═════ Available data

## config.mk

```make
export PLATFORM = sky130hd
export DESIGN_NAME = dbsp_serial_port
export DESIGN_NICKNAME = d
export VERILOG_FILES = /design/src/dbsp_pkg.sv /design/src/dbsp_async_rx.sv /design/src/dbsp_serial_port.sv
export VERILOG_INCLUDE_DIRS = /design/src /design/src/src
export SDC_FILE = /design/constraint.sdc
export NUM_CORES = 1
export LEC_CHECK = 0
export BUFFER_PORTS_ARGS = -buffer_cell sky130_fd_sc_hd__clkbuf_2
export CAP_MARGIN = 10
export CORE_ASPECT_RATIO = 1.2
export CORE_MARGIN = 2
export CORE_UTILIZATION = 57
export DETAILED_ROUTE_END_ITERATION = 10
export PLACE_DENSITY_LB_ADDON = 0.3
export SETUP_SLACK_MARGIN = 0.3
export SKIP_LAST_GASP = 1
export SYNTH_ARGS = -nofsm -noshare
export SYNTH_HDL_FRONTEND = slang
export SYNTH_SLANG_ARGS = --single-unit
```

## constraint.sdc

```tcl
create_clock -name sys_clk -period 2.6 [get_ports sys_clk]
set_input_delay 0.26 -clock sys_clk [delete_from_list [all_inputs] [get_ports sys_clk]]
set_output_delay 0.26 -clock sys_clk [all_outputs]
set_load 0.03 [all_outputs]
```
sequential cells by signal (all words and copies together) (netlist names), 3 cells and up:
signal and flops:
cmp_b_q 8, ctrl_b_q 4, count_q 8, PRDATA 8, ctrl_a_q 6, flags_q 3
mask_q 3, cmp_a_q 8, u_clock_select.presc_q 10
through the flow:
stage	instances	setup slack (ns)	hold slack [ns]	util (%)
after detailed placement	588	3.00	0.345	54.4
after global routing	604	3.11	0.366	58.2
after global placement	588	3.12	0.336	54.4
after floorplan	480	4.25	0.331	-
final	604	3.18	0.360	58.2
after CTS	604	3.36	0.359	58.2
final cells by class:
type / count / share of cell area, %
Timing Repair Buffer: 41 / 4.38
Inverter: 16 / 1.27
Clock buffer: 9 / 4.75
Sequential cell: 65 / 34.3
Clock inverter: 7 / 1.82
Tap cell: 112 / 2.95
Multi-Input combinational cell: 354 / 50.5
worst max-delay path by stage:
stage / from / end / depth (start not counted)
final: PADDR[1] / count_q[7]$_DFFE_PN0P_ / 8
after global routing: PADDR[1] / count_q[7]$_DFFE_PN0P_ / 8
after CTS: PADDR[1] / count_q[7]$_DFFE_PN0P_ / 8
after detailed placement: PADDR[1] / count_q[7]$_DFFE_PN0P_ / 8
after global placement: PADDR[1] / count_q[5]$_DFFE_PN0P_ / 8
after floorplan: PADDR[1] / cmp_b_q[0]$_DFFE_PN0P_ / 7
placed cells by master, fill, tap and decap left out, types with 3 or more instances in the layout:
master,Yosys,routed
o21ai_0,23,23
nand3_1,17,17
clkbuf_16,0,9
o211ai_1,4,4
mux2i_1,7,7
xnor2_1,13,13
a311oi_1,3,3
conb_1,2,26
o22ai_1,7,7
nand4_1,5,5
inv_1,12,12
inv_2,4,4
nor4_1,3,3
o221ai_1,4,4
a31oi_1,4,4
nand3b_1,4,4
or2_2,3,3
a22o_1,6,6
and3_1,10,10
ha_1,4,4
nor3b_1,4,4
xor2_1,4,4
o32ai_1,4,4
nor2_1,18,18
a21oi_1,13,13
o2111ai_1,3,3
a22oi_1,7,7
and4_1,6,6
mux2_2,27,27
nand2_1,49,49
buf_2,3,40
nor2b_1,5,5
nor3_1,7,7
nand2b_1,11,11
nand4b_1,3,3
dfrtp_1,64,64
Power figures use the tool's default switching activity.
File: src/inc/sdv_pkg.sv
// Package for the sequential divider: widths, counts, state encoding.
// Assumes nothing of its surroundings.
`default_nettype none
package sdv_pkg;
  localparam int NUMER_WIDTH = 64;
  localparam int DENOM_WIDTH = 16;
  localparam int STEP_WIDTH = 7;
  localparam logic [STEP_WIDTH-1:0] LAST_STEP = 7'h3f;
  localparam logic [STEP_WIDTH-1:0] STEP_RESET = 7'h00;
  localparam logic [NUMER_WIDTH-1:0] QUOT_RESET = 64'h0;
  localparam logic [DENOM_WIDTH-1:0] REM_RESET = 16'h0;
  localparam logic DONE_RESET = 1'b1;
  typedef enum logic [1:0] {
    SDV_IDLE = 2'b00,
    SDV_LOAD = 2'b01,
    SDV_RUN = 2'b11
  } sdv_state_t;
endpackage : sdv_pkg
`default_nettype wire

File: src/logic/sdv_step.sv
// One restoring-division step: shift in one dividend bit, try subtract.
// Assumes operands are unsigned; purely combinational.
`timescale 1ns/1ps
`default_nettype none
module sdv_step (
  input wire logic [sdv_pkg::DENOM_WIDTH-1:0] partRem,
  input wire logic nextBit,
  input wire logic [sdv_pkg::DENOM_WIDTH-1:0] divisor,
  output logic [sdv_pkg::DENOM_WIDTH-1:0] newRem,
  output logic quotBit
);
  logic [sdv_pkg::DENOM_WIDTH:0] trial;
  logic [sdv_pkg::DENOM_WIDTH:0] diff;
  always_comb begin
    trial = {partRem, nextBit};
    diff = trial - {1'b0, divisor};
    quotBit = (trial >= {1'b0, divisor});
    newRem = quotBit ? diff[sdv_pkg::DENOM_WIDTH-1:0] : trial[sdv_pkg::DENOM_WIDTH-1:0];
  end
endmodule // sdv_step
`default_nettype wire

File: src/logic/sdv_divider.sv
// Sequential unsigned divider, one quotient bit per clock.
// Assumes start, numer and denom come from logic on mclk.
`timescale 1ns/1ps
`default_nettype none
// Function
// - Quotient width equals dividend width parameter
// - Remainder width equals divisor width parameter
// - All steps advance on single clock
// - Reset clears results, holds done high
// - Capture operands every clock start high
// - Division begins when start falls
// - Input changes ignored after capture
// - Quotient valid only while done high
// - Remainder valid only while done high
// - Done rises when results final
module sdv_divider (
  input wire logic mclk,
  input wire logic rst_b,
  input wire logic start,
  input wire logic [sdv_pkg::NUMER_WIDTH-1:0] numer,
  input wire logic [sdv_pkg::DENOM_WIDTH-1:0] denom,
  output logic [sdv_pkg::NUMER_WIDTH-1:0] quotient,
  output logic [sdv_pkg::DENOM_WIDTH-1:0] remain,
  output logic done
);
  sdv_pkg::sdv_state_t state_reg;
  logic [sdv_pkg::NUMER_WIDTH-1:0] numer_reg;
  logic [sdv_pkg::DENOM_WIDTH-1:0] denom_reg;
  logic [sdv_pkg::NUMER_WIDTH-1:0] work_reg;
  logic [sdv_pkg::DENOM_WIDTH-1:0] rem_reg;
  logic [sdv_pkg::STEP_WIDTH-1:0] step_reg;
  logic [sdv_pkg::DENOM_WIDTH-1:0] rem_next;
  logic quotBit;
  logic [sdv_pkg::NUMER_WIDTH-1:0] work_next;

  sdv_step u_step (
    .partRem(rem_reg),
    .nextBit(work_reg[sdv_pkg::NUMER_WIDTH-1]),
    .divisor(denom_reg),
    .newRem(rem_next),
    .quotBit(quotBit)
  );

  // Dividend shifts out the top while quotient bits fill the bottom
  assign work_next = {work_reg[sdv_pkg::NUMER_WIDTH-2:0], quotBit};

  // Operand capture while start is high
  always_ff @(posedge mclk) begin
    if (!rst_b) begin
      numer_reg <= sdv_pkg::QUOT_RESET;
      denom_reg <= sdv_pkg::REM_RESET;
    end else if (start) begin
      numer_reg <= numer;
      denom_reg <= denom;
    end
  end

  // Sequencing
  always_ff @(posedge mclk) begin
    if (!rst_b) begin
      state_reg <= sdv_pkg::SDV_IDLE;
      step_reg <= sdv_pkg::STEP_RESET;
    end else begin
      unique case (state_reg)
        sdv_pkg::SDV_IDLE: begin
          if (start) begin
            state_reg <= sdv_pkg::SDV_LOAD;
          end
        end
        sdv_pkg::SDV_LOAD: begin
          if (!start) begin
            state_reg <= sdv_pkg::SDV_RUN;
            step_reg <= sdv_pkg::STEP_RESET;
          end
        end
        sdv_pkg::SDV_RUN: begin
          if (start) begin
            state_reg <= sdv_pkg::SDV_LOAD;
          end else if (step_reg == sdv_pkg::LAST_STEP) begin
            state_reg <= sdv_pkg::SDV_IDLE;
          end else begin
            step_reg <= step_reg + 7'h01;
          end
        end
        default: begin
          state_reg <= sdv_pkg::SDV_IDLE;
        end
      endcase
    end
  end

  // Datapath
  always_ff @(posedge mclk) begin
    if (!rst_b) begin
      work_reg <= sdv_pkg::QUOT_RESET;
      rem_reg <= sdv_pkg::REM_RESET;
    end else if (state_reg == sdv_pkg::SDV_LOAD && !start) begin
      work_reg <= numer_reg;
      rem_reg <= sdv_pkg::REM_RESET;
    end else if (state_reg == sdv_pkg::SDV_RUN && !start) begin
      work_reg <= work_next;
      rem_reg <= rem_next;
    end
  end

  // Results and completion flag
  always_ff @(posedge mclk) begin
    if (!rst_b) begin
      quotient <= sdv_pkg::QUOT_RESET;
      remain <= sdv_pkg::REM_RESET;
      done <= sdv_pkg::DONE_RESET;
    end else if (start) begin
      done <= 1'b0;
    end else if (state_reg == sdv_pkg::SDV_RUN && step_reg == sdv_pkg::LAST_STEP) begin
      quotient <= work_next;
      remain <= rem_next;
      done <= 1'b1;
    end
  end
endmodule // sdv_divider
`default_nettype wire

══════════

How to complete this task — Quote the data above from the line containing "nor3b_1,4,4" to the line containing "dfrtp_1,64,64", inclusive, and stop.

Response to the task —
nor3b_1,4,4
xor2_1,4,4
o32ai_1,4,4
nor2_1,18,18
a21oi_1,13,13
o2111ai_1,3,3
a22oi_1,7,7
and4_1,6,6
mux2_2,27,27
nand2_1,49,49
buf_2,3,40
nor2b_1,5,5
nor3_1,7,7
nand2b_1,11,11
nand4b_1,3,3
dfrtp_1,64,64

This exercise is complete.